Quand le malade est envoyé au médecin ou quand il l’aborde, ne dites pas qu’il en attend purement et simplement la guérison. Il met le médecin à l’épreuve de le sortir de sa condition de malade, ce qui est tout à fait différent, car ceci peut impliquer qu’il est tout à fait attaché à l’idée de la conserver. Il vient parfois nous demander de l’authentifier comme malade, dans bien d’autres cas il vient, de la façon la plus manifeste vous demander de le préserver de sa maladie, de la traiter de la façon qui lui convient à lui, celle qui lui permet de continuer d’être un malade bien installé dans sa maladie.

Un corps est quelque chose qui est fait pour jouir, jouir de soi-même.

La science est en train de déverser certains effets qui ne sont pas sans comporter quelques enjeux. Matérialisons-les sous la forme de quelques produits qui vont des tranquillisants aux hallucinogènes. Cela complique singulièrement le problème de ce qu’on a jusque-là qualifié d’une manière purement policière de toxicomanie.
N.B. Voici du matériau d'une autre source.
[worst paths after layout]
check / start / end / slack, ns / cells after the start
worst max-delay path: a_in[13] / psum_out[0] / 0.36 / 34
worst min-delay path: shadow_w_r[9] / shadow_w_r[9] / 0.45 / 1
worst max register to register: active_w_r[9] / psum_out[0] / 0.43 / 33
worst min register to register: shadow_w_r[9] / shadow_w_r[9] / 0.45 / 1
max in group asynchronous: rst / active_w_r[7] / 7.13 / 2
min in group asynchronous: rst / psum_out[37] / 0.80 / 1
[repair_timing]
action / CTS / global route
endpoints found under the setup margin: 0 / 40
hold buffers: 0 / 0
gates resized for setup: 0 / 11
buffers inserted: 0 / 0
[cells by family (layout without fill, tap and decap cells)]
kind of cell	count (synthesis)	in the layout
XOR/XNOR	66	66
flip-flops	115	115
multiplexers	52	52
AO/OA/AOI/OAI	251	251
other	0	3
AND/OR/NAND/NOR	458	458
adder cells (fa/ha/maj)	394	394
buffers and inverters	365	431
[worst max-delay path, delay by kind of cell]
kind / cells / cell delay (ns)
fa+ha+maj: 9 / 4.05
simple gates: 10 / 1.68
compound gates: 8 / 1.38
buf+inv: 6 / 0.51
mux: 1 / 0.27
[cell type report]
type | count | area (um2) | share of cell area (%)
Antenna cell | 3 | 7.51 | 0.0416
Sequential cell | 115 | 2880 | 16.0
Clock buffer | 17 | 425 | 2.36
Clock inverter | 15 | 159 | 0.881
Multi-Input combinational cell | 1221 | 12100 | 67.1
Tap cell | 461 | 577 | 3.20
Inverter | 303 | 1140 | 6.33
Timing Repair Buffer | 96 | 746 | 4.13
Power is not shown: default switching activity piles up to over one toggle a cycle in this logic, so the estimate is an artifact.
Pour peu qu’un jour nous soyons en possession d’un produit qui nous permette de recueillir des informations sur le monde extérieur, je vois mal comment une contention policière pourrait s’exercer.

Il y a un désir parce qu’il y a de l’inconscient, c’est-à-dire du langage qui échappe au sujet dans sa structure et ses effets, et qu’il y a toujours au niveau du langage quelque chose qui est au-delà de la conscience, et c’est là que peut se situer la fonction du désir.
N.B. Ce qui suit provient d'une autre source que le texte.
File: src/rtl/motoro3_commutator_if.sv
// Control and gate-drive bundle between the motor register block,
// the six-step commutator and the gate-driver pins.
interface motoro3_commutator_if #(
    parameter int FREQ_W = 10
);
    logic              m3start;
    logic [1:0]        m3mode;
    logic [FREQ_W-1:0] m3freq;
    logic              aH;
    logic              aL;
    logic              bH;
    logic              bL;
    logic              cH;
    logic              cL;
    logic [2:0]        m3step;
    logic              m3stepPulse;

    modport master (
        output m3start, m3mode, m3freq,
        input  aH, aL, bH, bL, cH, cL, m3step, m3stepPulse
    );

    modport slave (
        input  m3start, m3mode, m3freq,
        output aH, aL, bH, bL, cH, cL, m3step, m3stepPulse
    );
endinterface

File: src/rtl/motoro3_commutator.sv
// Six-step 3-phase commutator: phase-accumulator step timing and
// dead-time guarded gate register.
module motoro3_commutator #(
    parameter int CLK_HZ   = 10_000_000,
    parameter int FREQ_W   = 10,
    parameter int DEAD_CYC = 8,
    parameter int ACC_W    = 24
) (
    input logic                 clk,
    input logic                 nRst,
    motoro3_commutator_if.slave m3
);
    localparam logic [ACC_W-1:0] LP_MOD  = ACC_W'(CLK_HZ);
    localparam logic [ACC_W-1:0] LP_SIX  = ACC_W'(6);
    localparam logic [7:0]       LP_DEAD = 8'(DEAD_CYC);

    // gate vector order: {aH, aL, bH, bL, cH, cL}
    localparam logic [5:0] LP_BRAKE = 6'b010101;

    logic             r_start;
    logic [1:0]       r_mode;
    logic [ACC_W-1:0] r_acc;
    logic [2:0]       r_step;
    logic             r_pulse;
    logic [5:0]       r_tgt;
    logic [5:0]       r_gate;
    logic [7:0]       r_dc;

    logic             w_run;
    logic             w_cross;
    logic [ACC_W-1:0] w_sum;
    logic [ACC_W-1:0] w_acc_nx;
    logic [2:0]       w_step_nx;
    logic [5:0]       w_tgt;
    logic [5:0]       w_on;
    logic [5:0]       w_gate_nx;
    logic [7:0]       w_dc_nx;

    assign w_run   = r_start & ~r_mode[1];
    assign w_sum   = r_acc + ACC_W'(m3.m3freq) * LP_SIX;
    assign w_cross = (w_sum >= LP_MOD);

    always_comb begin
        w_acc_nx  = r_acc;
        w_step_nx = r_step;
        if (!r_start) begin
            w_acc_nx  = '0;
            w_step_nx = '0;
        end else if (w_run) begin
            if (w_cross) begin
                w_acc_nx = w_sum - LP_MOD;
                if (r_mode[0]) begin
                    w_step_nx = (r_step == 3'd0) ? 3'd5 : r_step - 3'd1;
                end else begin
                    w_step_nx = (r_step == 3'd5) ? 3'd0 : r_step + 3'd1;
                end
            end else begin
                w_acc_nx = w_sum;
            end
        end
    end

    always_comb begin
        w_tgt = '0;
        if (r_start && r_mode == 2'b11) begin
            w_tgt = LP_BRAKE;
        end else if (w_run) begin
            unique case (r_step)
                3'd0:    w_tgt = 6'b100100;
                3'd1:    w_tgt = 6'b100001;
                3'd2:    w_tgt = 6'b001001;
                3'd3:    w_tgt = 6'b011000;
                3'd4:    w_tgt = 6'b010010;
                3'd5:    w_tgt = 6'b000110;
                default: w_tgt = '0;
            endcase
        end
    end

    // New target: drop turn-offs now, then hold turn-ons for DEAD_CYC.
    assign w_on = w_tgt & ~r_gate;

    always_comb begin
        w_gate_nx = r_gate;
        w_dc_nx   = r_dc;
        if (w_tgt != r_tgt) begin
            w_gate_nx = r_gate & w_tgt;
            w_dc_nx   = (|w_on) ? LP_DEAD : 8'd0;
        end else if (r_gate != w_tgt) begin
            if (r_dc <= 8'd1) begin
                w_gate_nx = w_tgt;
                w_dc_nx   = 8'd0;
            end else begin
                w_dc_nx = r_dc - 8'd1;
            end
        end
    end

    always_ff @(posedge clk or negedge nRst) begin
        if (!nRst) begin
            r_start <= 1'b0;
            r_mode  <= 2'b00;
            r_acc   <= '0;
            r_step  <= 3'd0;
            r_pulse <= 1'b0;
            r_tgt   <= '0;
            r_gate  <= '0;
            r_dc    <= 8'd0;
        end else begin
            r_start <= m3.m3start;
            r_mode  <= m3.m3mode;
            r_acc   <= w_acc_nx;
            r_step  <= w_step_nx;
            r_pulse <= (w_step_nx != r_step);
            r_tgt   <= w_tgt;
            r_gate  <= w_gate_nx;
            r_dc    <= w_dc_nx;
        end
    end

    assign m3.aH          = r_gate[5];
    assign m3.aL          = r_gate[4];
    assign m3.bH          = r_gate[3];
    assign m3.bL          = r_gate[2];
    assign m3.cH          = r_gate[1];
    assign m3.cL          = r_gate[0];
    assign m3.m3step      = r_step;
    assign m3.m3stepPulse = r_pulse;
endmodule
File: src/flat_wrapper.sv
// flat-port wrapper written by rule: the top's interface ports become plain ports
module motoro3_commutator_flat 
#(
    parameter int CLK_HZ   = 10_000_000,
    parameter int FREQ_W   = 10,
    parameter int DEAD_CYC = 8,
    parameter int ACC_W    = 24
)
  (clk, nRst, m3_m3start, m3_m3mode, m3_m3freq, m3_aH, m3_aL, m3_bH, m3_bL, m3_cH, m3_cL, m3_m3step, m3_m3stepPulse);
  motoro3_commutator_if #(.FREQ_W(FREQ_W)) m3_i ();
  input logic clk;
  input logic nRst;
  input wire logic [$bits(m3_i.m3start)-1:0] m3_m3start;
  input wire logic [$bits(m3_i.m3mode)-1:0] m3_m3mode;
  input wire logic [$bits(m3_i.m3freq)-1:0] m3_m3freq;
  output wire logic [$bits(m3_i.aH)-1:0] m3_aH;
  output wire logic [$bits(m3_i.aL)-1:0] m3_aL;
  output wire logic [$bits(m3_i.bH)-1:0] m3_bH;
  output wire logic [$bits(m3_i.bL)-1:0] m3_bL;
  output wire logic [$bits(m3_i.cH)-1:0] m3_cH;
  output wire logic [$bits(m3_i.cL)-1:0] m3_cL;
  output wire logic [$bits(m3_i.m3step)-1:0] m3_m3step;
  output wire logic [$bits(m3_i.m3stepPulse)-1:0] m3_m3stepPulse;
  assign m3_i.m3start = m3_m3start;
  assign m3_i.m3mode = m3_m3mode;
  assign m3_i.m3freq = m3_m3freq;
  assign m3_aH = m3_i.aH;
  assign m3_aL = m3_i.aL;
  assign m3_bH = m3_i.bH;
  assign m3_bL = m3_i.bL;
  assign m3_cH = m3_i.cH;
  assign m3_cL = m3_i.cL;
  assign m3_m3step = m3_i.m3step;
  assign m3_m3stepPulse = m3_i.m3stepPulse;
  motoro3_commutator #(.CLK_HZ(CLK_HZ), .FREQ_W(FREQ_W), .DEAD_CYC(DEAD_CYC), .ACC_W(ACC_W)) u_core (.clk(clk), .nRst(nRst), .m3(m3_i));
endmodule
File: config.mk
export PLATFORM = sky130hd
export DESIGN_NAME = motoro3_commutator_flat
export DESIGN_NICKNAME = d
export VERILOG_FILES = /design/src/rtl/motoro3_commutator_if.sv /design/src/rtl/motoro3_commutator.sv /design/src/flat_wrapper.sv
export SDC_FILE = /design/constraint.sdc
export NUM_CORES = 1
export LEC_CHECK = 0
export ABC_AREA = 1
export CAP_MARGIN = 30
export CORE_MARGIN = 8
export CORE_UTILIZATION = 61
export CTS_CLUSTER_SIZE = 8
export DETAILED_ROUTE_END_ITERATION = 10
export PLACE_DENSITY = 0.81
export SYNTH_ARGS = -nofsm -noshare
export SYNTH_HDL_FRONTEND = slang
export SYNTH_SLANG_ARGS = --single-unit
export TNS_END_PERCENT = 50
File: constraint.sdc
create_clock -name clk -period 3.39 [get_ports clk]
set_input_delay 0.678 -clock clk [delete_from_list [all_inputs] [get_ports clk]]
set_output_delay 0.678 -clock clk [all_outputs]
set_load 0.02 [all_outputs]
==> flow_summary.ini, run 1 <==
[status]
status = finished with violations
violations = negative setup slack

[final_layout]
stdcell_area_mm2 = 0.00621
fillers = 376
drive_gt1_share_pct = 35.5
utilization_pct = 85.6
fin_nets = 823
areaGrowthSynthToFinish_pct = 36.4
instances_no_fill = 867
diodes = 0

[clock_network]
clock-sinks = 50
cts_max_path_buffers = 2
h-tree-depth = 2
clk_latency_ps = 320
cts_tree = yes
hold_buffers = 0
path_clk_slew_ps = 110
cts_made_buffers = 5
cts-root-buf = clkbuf_8

[logic_synthesis]
muxShareOfSynthArea_pct = 0
synthTopCellsByArea = dfrtp_1, nand2_1, ha_1
netlist_area_mm2 = 0.00455
synth_xor_area_share_pct = 4.40
synth_compound_area_share_pct = 12.5
synth_most_common_cell = nand2_1
avgSynthCellArea_um2 = 7.06
ys_seq_elements = 50
synth-edff-count = 0
synthArstFlopShare_pct = 100
synthAdderAreaFrac_pct = 11.6
synthesis.instances = 645
yosys.area_share.simple_pct = 34.5
yosysUniqueCellTypes = 48
synthFlopType = dfrtp_1
yosys-top-cells-count = nand2_1, inv_1, dfrtp_1, nand3_1, ha_1
synth_top_cell_by_area = dfrtp_1
yosysWarnings = 0
synth_nets = 701
synth_top_family_by_area = simple AND/OR/NAND/NOR gates
synth.yosys.seq_area_share_pct = 27.5
synth_top_cell_area_share_pct = 27.5

[setup_path]
critPathArrivalTime_ps = 4570
critPathMaxFanout = 6
cp.required_ps = 3580
rr_worst_depth = 21
cp-endpoint = u_core.r_acc[20]
startpoint = m3_m3freq[1]
cpPeakStageDelay_ps = 320
crit_buf_inv = 7
path_class = input pin to flip-flop
cp-start-kind = input pin
rr_endpoint = u_core.r_acc[20]
worst-path-stages = 31
cp_slowest_cell = ha_4
ff2ff_setup_slack_ps = 220
worstSetupEndpointType = flip-flop
critPathMostFrequentCell = nand2_1
regToRegStartpoint = u_core.r_acc[1]
crit_family = simple AND/OR/NAND/NOR gates

[global_routing]
grt_pass1_vias = 4713
overflow = 0
grt_pass1_wl_um = 21500
antenna_found_initial = 0
grt_max_degree = 39
grt_usage_pct = 25.7

[sta]
fin_skew_ps = 11.5
finalHoldViolCount = 0
worstMarginPinSlew_ps = 836
max_slew_margin_pct = 44.3
setup_tns_ps = -17480
period_minus_slack_ps = 4380
drv_slew = 0
setup_violations = 21
fmax_mhz = 228
rsz0062_at_grt = true
final.period_utilization_pct = 129
fin_ws_ps = -989

[power]
power_frac_comb_pct = 63.7
power_switching_mw = 1.59
ir_drop_v = 0.000329
power_frac_seq_pct = 24.6
intPower_mw = 1.74
clock_power_share_pct = 11.7
p_per_area_mw_per_mm2 = 537
p_sw_share_pct = 47.7
power_leakage_nw = 3.17

[floorplan]
dieWidth_um = 102
initial_core_util_pct = 62.8
fp.dieH_um = 102
io_pins = 25
die_area_mm2 = 0.0105
core_region_area_mm2 = 0.00725
rows = 31

[drt]
dr.pass1.iters = 6
drtAntennaViolNets = 0
drt-initial-drc-count = 398
vias_per_cell = 6.12
drc = 0
routed-via-count = 5309
wl_per_cell_um = 18.9
totalWireLength_um = 16400

[place]
pre_cts_ws_ps = -1490
dp.cells = 837
dp_hpwl_um = 9800
port_buffers = 24
place_area_mm2 = 0.00547
gp_congestion = 1.01

[flow_run]
maxCapViolations = 0

[min_path]
hp-class = input pin to async pin
## worst reg2reg max path, stage by stage (launching register included)
cell	delay (ps)
dfrtp_1	380
ha_1	180
inv_1	60
fa_1	410
inv_1	90
nand3_1	100
nand2_2	120
nand2_1	70
nand2_2	100
nand2_2	70
nand2_2	100
nand2_1	70
nand2_1	90
nand2_2	70
nor2_4	90
nand2_1	100
nor2_2	210
nand2_4	120
nand2_8	120
inv_4	70
nor3_1	300
o21ai_1	120
## registers in the layout (all words and copies together), names as in the netlist
name                   flops
u_core.m3.m3step           3
u_core.r_tgt               6
u_core.r_start             1
u_core.m3.m3stepPulse      1
u_core.r_acc              23
u_core.r_dc                8
u_core.r_mode              2
u_core.r_gate              6
## metal layers
layer  routed length [µm]  up-vias  share of wire (%)  track usage, %
met5                    0        -                  0               0
li1                     -     2325                  -               -
met3                 1470      149                9.0            3.47
met4                 1290        0                7.9            11.3
met2                 8100      381                 49            47.8
met1                 5510     2454                 34            28.1
## layout by cell type (no fill, tap or decap), types with 3 or more instances in the layout
master / n
nor2_1: 25
o21ai_0: 13
clkbuf_8: 5
nand3_1: 27
nand2_2: 49
buf_4: 90
clkdlybuf4s50_1: 16
nand4_1: 5
ha_1: 27
inv_1: 87
nor2_4: 9
o21ai_2: 3
a21oi_2: 17
nand2_4: 11
a21oi_1: 21
xor2_1: 10
nand3_2: 18
ha_4: 9
o22ai_1: 6
nor3_1: 9
dfrtp_1: 50
inv_2: 10
xnor2_1: 8
nor3_2: 4
buf_6: 7
nor2_2: 10
a31oi_1: 4
buf_8: 3
nand2_1: 149
o21ai_1: 16
ha_2: 3
## cell type report
type                            instances  area (µm²)  share of cell area (%)
Timing Repair Buffer                  121        1000                    16.1
Inverter                              100         380                    6.12
Multi-Input combinational cell        489        3360                    54.0
Sequential cell                        50        1250                    20.1
Clock buffer                            5        68.8                    1.11
Tap cell                               99         124                    1.99
Clock inverter                          3        28.8                   0.463
## through the flow
stage | total power, mW | hold WS, ps
6_report | 3.33 | 455
3_3_place_gp | 2.45 | 468
3_5_place_dp | 2.54 | 490
4_1_cts | 3.01 | 475
2_1_floorplan | 1.88 | 382
5_1_grt | 3.51 | 521
## worst min path at each step
stage                           startpoint               endpoint  cells past startpoint
after floorplan                       nRst  u_core.m3.m3stepPulse                      0
after global placement    u_core.r_acc[11]       u_core.r_acc[11]                      2
after detailed placement  u_core.r_acc[11]       u_core.r_acc[11]                      2
after CTS                             nRst         u_core.r_dc[5]                      1
after global routing                  nRst         u_core.r_dc[1]                      1
final                                 nRst        u_core.r_acc[1]                      1
## kinds of logic after synthesis
logic type,count (synthesis)
and+or+nand+nor,327
DFF,50
xor gates and xnor gates,22
AOI/OAI and AO/OA,98
buffers and inverters,107
adders and majority gates,41
## power by group through the flow
stage / logic [mW] / registers [mW] / clock network (mW)
after floorplan: 1.06 / 0.815 / 0
after global placement: 1.64 / 0.807 / 0
after detailed placement: 1.72 / 0.817 / 0
after CTS: 1.81 / 0.810 / 0.388
after global routing: 2.27 / 0.830 / 0.416
final: 2.12 / 0.819 / 0.390
## repair_timing
item,CTS,global route
gates resized for setup,72,71
endpoints found under the setup margin,21,21
buffers inserted,7,14
gates cloned,1,0
pin swaps,35,66
(Power assumes the default switching activity.)
==> inputs of run 2 (changes only) <==
Settings changed: CTS_CLUSTER_SIZE 8 to unset, TNS_END_PERCENT 50 to unset.
==> run 2 against run 1 <==
The flow still finishes with violations (negative setup slack). Non-clock buffer count is 7 higher. Register-to-register slack better by 20 ps. Combinational power hardly changed. Final area is 2.6% higher. Die area stayed put. First-iteration DRC count is 36% higher. Critical path depth is 1 higher. Wire length is 1.6% lower. Setup slack better by 62 ps. Count of clock-buffer cells in the layout stayed put. Sequential power is 0.5% lower. Global-route usage is 2.8 points higher. Highest routed layer unchanged.
==> flow_summary.ini, run 2 (synthesis results as in run 1) <==
[place]
port_buffers = 24
gp_congestion = 0.961
place_area_mm2 = 0.00553
dp_hpwl_um = 9690
dp.cells = 838

[floorplan]
die_area_mm2 = 0.0105
initial_core_util_pct = 62.8
fp.dieH_um = 102
rows = 31
dieWidth_um = 102
io_pins = 25
core_region_area_mm2 = 0.00725

[sta]
drv_slew = 0
setup_tns_ps = -17170
fin_ws_ps = -928
finalHoldViolCount = 0
fmax_mhz = 232
max_slew_margin_pct = 55.4
worstMarginPinSlew_ps = 670
rsz0062_at_grt = true
final.period_utilization_pct = 127
setup_violations = 21
fin_skew_ps = 6.09
period_minus_slack_ps = 4320
fin_hold_ws_ps = 381

[power]
p_per_area_mw_per_mm2 = 513
ir_drop_v = 0.000242
power_leakage_nw = 3.23

[setup_path]
cpPeakStageDelay_ps = 390
cp.required_ps = 3600
ff2ff_setup_slack_ps = 240
critPathMaxFanout = 6
critPathMostFrequentCell = nand2_2
cp-start-kind = input pin
rr_worst_depth = 23
worstSetupEndpointType = flip-flop
cp_slowest_cell = ha_1
critPathArrivalTime_ps = 4520
rr_endpoint = u_core.r_acc[22]
path_class = input pin to flip-flop
regToRegStartpoint = u_core.r_acc[1]

[global_routing]
grt_usage_pct = 28.5
grt_pass1_wl_um = 23600
overflow = 0
antenna_found_initial = 0
grt_max_degree = 28
grt_pass1_vias = 5069

[drt]
totalWireLength_um = 16100
vias_per_cell = 5.91
drtAntennaViolNets = 0
drc = 0
wl_per_cell_um = 18.4
dr.pass1.iters = 6
drt-initial-drc-count = 540
routed-via-count = 5163

[final_layout]
utilization_pct = 87.8
instances_no_fill = 873
fin_nets = 830
final_cell_mix = nand2_1, buf_4, inv_1
final_common_cell = nand2_1
stdcell_area_mm2 = 0.00637
largest_reg_flops = 23
reg_top3 = u_core.r_acc x23, u_core.r_dc x8
drive_gt1_share_pct = 36.3
areaGrowthSynthToFinish_pct = 39.9
diodes = 0
largest_register = u_core.r_acc

[clock_network]
cts_max_path_buffers = 2
clk_latency_ps = 320
cts_tree = yes
path_clk_slew_ps = 90
cts-root-buf = clkbuf_8
clock-sinks = 50
h-tree-depth = 2
cts_made_buffers = 5

[min_path]
hp-class = input pin to async pin

[status]
violations = negative setup slack
status = finished with violations

[flow_run]
maxCapViolations = 0
-- run 2: through the flow --
step	worst slack, ps	power [mW]
floorplan	-477	1.88
global placement	-1260	2.47
detailed placement	-1410	2.55
CTS	-608	3.04
global route	-1120	3.49
finish	-928	3.27
-- run 2: repair_timing --
action	CTS	global route
resized for setup	86	54
hold buffers	0	0
endpoints found under the setup margin	21	21
gates cloned	2	0
hold endpoints to repair	0	0
buffers inserted	12	15
pin swaps	62	50
-- run 2: layout make-up --
class / instances / area [µm²]
Clock buffer: 5 / 68.8
Timing Repair Buffer: 128 / 1130
Fill cell: 359 / 883
Multi-Input combinational cell: 489 / 3390
Sequential cell: 50 / 1250
Clock inverter: 2 / 13.8
Tap cell: 99 / 124
Inverter: 100 / 390
-- run 2: metal layers --
metal | GRT usage [%] | up-vias | wire length (µm)
met1 | 32.2 | 2405 | 5990
met5 | 0 | - | 0
met3 | 3.88 | 104 | 1130
met2 | 50.2 | 310 | 8020
li1 | - | 2344 | -
met4 | 16.3 | 0 | 959
-- run 2: worst max-delay path by stage --
stage,cells past startpoint,start,slack (ps),end
2_1_floorplan,30,m3_m3freq[3],-480,u_core.m3.m3stepPulse
3_3_place_gp,31,m3_m3freq[2],-1260,u_core.m3.m3step[0]
3_5_place_dp,30,m3_m3freq[1],-1410,u_core.m3.m3step[0]
4_1_cts,30,m3_m3freq[3],-610,u_core.m3.m3step[0]
6_report,32,m3_m3freq[1],-930,u_core.r_acc[22]
5_1_grt,30,m3_m3freq[1],-1120,u_core.r_acc[15]
-- run 2: report_power, final --
group	switching, mW	internal (mW)	total (mW)
Combinational	1.21	0.880	2.09
Clock	0.218	0.143	0.362
Sequential	0.114	0.701	0.815
-- run 2: worst max-delay path: cells and delay by family --
| family | cells | cell delay (ps) |
|---|---|---|
| simple gates | 17 | 1850 |
| fa+ha+maj | 2 | 540 |
| xor+xnor | 1 | 80 |
| buf+inv | 4 | 390 |
| compound gates | 8 | 970 |
==> inputs of run 3 (changes only) <==
Settings changed: ABC_AREA 1 to unset.
==> run 3 against run 2 <==
The flow still finishes with violations (negative setup slack). Setup slack worse by 740 ps. Die area is essentially flat. Global-route usage down 0.69 points. Combinational power rose by 13%. Cell count decreased by 13%. First-iteration DRC count increased by 9.6%. Final area is 3.1% higher. Count of clock-buffer cells in the layout rose by 1. Worst hold slack gained 63 ps. Fmax shrank 15%. Largest cell class unchanged. Largest power group unchanged.
==> flow_summary.ini, run 3 <==
[status]
violations = negative setup slack
status = finished with violations

[clock_network]
h-tree-depth = 2
clk_latency_ps = 320
cts_made_buffers = 5
path_clk_slew_ps = 110
cts_max_path_buffers = 2
clock-sinks = 50
cts-root-buf = clkbuf_8
cts_tree = yes

[sta]
finalHoldViolCount = 0
setup_violations = 21
fin_hold_ws_ps = 444
fin_ws_ps = -1670
rsz0062_at_grt = true
fmax_mhz = 198
final.period_utilization_pct = 149
drv_slew = 0
max_slew_margin_pct = 45.5
fin_skew_ps = 7.81
worstMarginPinSlew_ps = 818
period_minus_slack_ps = 5060

[logic_synthesis]
yosys.area_share.simple_pct = 20.8
netlist_area_mm2 = 0.00455
synthTopCellsByArea = dfrtp_1, ha_1, a21oi_1
synthesis.instances = 529
ys_seq_elements = 50
synthFlopType = dfrtp_1
synthArstFlopShare_pct = 100
yosysUniqueCellTypes = 74
synth_xor_area_share_pct = 9.43
avgSynthCellArea_um2 = 8.60
synth_top_family_by_area = compound AO/OA/AOI/OAI gates
synth-edff-count = 0
synthAdderAreaFrac_pct = 11.6
yosys-top-cells-count = dfrtp_1, a21oi_1, nand2_1, ha_1, nor2_1
synth_top_cell_by_area = dfrtp_1
synth_most_common_cell = dfrtp_1
synth.yosys.seq_area_share_pct = 27.5
synth_compound_area_share_pct = 22.6
synth_top_cell_area_share_pct = 27.5
synth_nets = 585
muxShareOfSynthArea_pct = 3.36
yosysWarnings = 0

[final_layout]
seq_area_mm2 = 0.00125
instances_no_fill = 757
largest_register = u_core.r_acc
fin_nets = 713
final_common_cell = buf_4
multi_input_area_mm2 = 0.00374
drive_gt1_share_pct = 37.7
largest_reg_flops = 23
fillers = 288
reg_top3 = u_core.r_acc x23, u_core.r_dc x8
areaGrowthSynthToFinish_pct = 44.3
final_cell_mix = buf_4, dfrtp_1, nand2_1
utilization_pct = 90.5
diodes = 0

[min_path]
hp-class = input pin to async pin

[setup_path]
worstSetupEndpointType = flip-flop
cp.required_ps = 3640
critPathArrivalTime_ps = 5300
cp-start-kind = input pin
critPathMaxFanout = 5
path_class = input pin to flip-flop

[global_routing]
grt_usage_pct = 27.8
grt_max_degree = 35
grt_pass1_wl_um = 23300
grt_pass1_vias = 4876
antenna_found_initial = 0
overflow = 0

[drt]
totalWireLength_um = 17900
routed-via-count = 5229
drc = 0
dr.pass1.iters = 8
drtAntennaViolNets = 0
vias_per_cell = 6.91
wl_per_cell_um = 23.6
drt-initial-drc-count = 592

[floorplan]
rows = 31
core_region_area_mm2 = 0.00725
initial_core_util_pct = 62.7
io_pins = 25
fp.dieH_um = 102
dieWidth_um = 102
die_area_mm2 = 0.0105

[place]
gp_congestion = 0.878
port_buffers = 24
dp_hpwl_um = 9450
dp.cells = 725

[flow_run]
maxCapViolations = 0

[power]
ir_drop_v = 0.000291
p_per_area_mw_per_mm2 = 549
power_leakage_nw = 2.86
[run 3: what timing repair did]
action	CTS	global route
endpoints found under the setup margin	21	32
hold buffers	0	0
pin swaps	54	50
resized for setup	96	32
buffers inserted	15	13
[run 3: final cells by class]
cell class / instances / area share (%)
timing repair buffer: 147 / 18.8
sequential: 50 / 19.1
clock buffer: 6 / 1.26
clock inverter: 2 / 0.591
multi-input combinational: 427 / 56.9
tap: 99 / 1.89
inverter: 26 / 1.49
Ce que j’appelle jouissance au sens où le corps s’éprouve, est toujours de l’ordre de la tension, du forçage, de la dépense, voire de l’exploit. Il y a incontestablement jouissance au niveau où commence d’apparaître la douleur.

Ce qui est inattendu, c’est que le sujet avoue lui-même sa vérité et qu’il l’avoue sans le savoir.

Si la santé devient l’objet d’une organisation mondiale, il s’agira de savoir dans quelle mesure elle est productive. Que pourra opposer le médecin aux impératifs qui le feraient l’employé de cette emprise universelle de la productivité ? Il n’y a d’autre terrain que ce rapport par lequel il est médecin, à savoir la demande du malade. C’est à l’intérieur de ce rapport ferme où se produisent tant de choses qu’est la révélation de cette dimension dans sa valeur originelle : le rapport à la jouissance du corps.